Stored items:
***
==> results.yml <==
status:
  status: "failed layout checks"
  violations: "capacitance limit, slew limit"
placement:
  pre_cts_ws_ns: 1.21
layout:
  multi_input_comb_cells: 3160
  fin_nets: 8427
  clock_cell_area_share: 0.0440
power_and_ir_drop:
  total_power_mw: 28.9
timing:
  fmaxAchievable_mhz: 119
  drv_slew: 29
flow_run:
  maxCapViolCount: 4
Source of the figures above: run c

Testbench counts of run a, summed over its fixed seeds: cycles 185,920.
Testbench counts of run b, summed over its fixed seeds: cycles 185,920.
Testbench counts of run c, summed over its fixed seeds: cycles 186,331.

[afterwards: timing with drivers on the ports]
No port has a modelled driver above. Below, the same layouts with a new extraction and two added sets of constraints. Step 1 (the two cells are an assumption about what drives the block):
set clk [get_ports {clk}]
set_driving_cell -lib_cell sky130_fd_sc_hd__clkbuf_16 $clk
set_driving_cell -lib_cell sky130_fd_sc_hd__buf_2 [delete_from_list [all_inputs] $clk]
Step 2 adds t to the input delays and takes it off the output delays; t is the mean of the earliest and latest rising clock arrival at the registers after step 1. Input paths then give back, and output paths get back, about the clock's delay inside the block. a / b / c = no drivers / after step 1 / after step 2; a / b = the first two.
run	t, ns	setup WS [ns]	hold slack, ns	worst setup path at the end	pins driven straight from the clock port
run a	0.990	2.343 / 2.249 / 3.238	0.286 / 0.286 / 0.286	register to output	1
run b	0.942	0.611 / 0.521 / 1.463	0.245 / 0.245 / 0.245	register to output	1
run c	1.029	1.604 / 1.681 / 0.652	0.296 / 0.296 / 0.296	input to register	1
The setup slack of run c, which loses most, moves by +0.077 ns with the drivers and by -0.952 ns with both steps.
***
What you give back should be only the lines of the records above, starting at the line with "Testbench counts of run a, summed" and ending at the line with "set clk [get_ports", restated word for word.

Testbench counts of run a, summed over its fixed seeds: cycles 185,920.
Testbench counts of run b, summed over its fixed seeds: cycles 185,920.
Testbench counts of run c, summed over its fixed seeds: cycles 186,331.

[afterwards: timing with drivers on the ports]
No port has a modelled driver above. Below, the same layouts with a new extraction and two added sets of constraints. Step 1 (the two cells are an assumption about what drives the block):
set clk [get_ports {clk}]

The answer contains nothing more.